Dataset records:
### src/design/erq_pkg.sv
`timescale 1ns / 1ps
package erq_pkg;
  localparam int unsigned DEVICES = 4;
  localparam int unsigned SLOTS = 8;
  localparam int unsigned DEV_W = 2;
  localparam int unsigned SLOT_W = $clog2(SLOTS + 1);
  localparam int unsigned SLOT_IDX_W = (SLOTS > 1) ? $clog2(SLOTS) : 1;
  localparam logic [SLOT_W-1:0] NIL_LINK = SLOT_W'(SLOTS);

  localparam logic [2:0] ST_OK       = 3'd0;
  localparam logic [2:0] ST_INVALID  = 3'd1;
  localparam logic [2:0] ST_RANGE    = 3'd2;
  localparam logic [2:0] ST_NO_SLOT  = 3'd3;
  localparam logic [2:0] ST_EMPTY    = 3'd4;

  localparam logic [2:0] REG_DEVICE_COUNT = 3'd0;
  localparam logic [2:0] REG_DEV0_SECTORS = 3'd1;
  localparam logic [2:0] REG_DEV1_SECTORS = 3'd2;
  localparam logic [2:0] REG_DEV2_SECTORS = 3'd3;
  localparam logic [2:0] REG_DEV3_SECTORS = 3'd4;

  localparam logic ACT_SUBMIT = 1'b0;

  typedef struct packed {
    logic              action;
    logic [DEV_W-1:0]  device;
    logic [31:0]       lba;
    logic [31:0]       sector_count;
    logic              is_write;
    logic [31:0]       buffer_handle;
  } req_t;

  typedef struct packed {
    logic [2:0]        status;
    logic [DEV_W-1:0]  out_device;
    logic [31:0]       out_lba;
    logic [31:0]       out_count;
    logic              out_write;
    logic [31:0]       out_buffer;
    logic [2:0]        slot_used;
    logic [31:0]       served_total;
  } rsp_t;

  // Commands from the controller to the datapath.
  typedef struct packed {
    logic load;       // capture the input request
    logic check;      // evaluate submit checks and allocation
    logic walk_init;  // start the sorted walk at the queue head
    logic walk_step;  // advance one linked entry
    logic link;       // write the new entry into the queue
    logic pop;        // remove the head entry
    logic fail;       // form an error result with the given status
    logic [2:0] fail_status;
    logic done_ok_submit;
  } cmd_t;

  // Status from the datapath to the controller.
  typedef struct packed {
    logic is_submit;
    logic sub_invalid;
    logic sub_range;
    logic pool_full;
    logic disp_invalid;
    logic queue_empty;
    logic walk_done;
  } stat_t;
endpackage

What you should do: Could you retype exactly the lines above, starting at the line that contains "localparam logic [2:0] ST_INVALID" and ending at the line that contains "localparam logic [2:0] REG_DEV0_SECTORS", and nothing more?

Response area:
  localparam logic [2:0] ST_INVALID  = 3'd1;
  localparam logic [2:0] ST_RANGE    = 3'd2;
  localparam logic [2:0] ST_NO_SLOT  = 3'd3;
  localparam logic [2:0] ST_EMPTY    = 3'd4;

  localparam logic [2:0] REG_DEVICE_COUNT = 3'd0;
  localparam logic [2:0] REG_DEV0_SECTORS = 3'd1;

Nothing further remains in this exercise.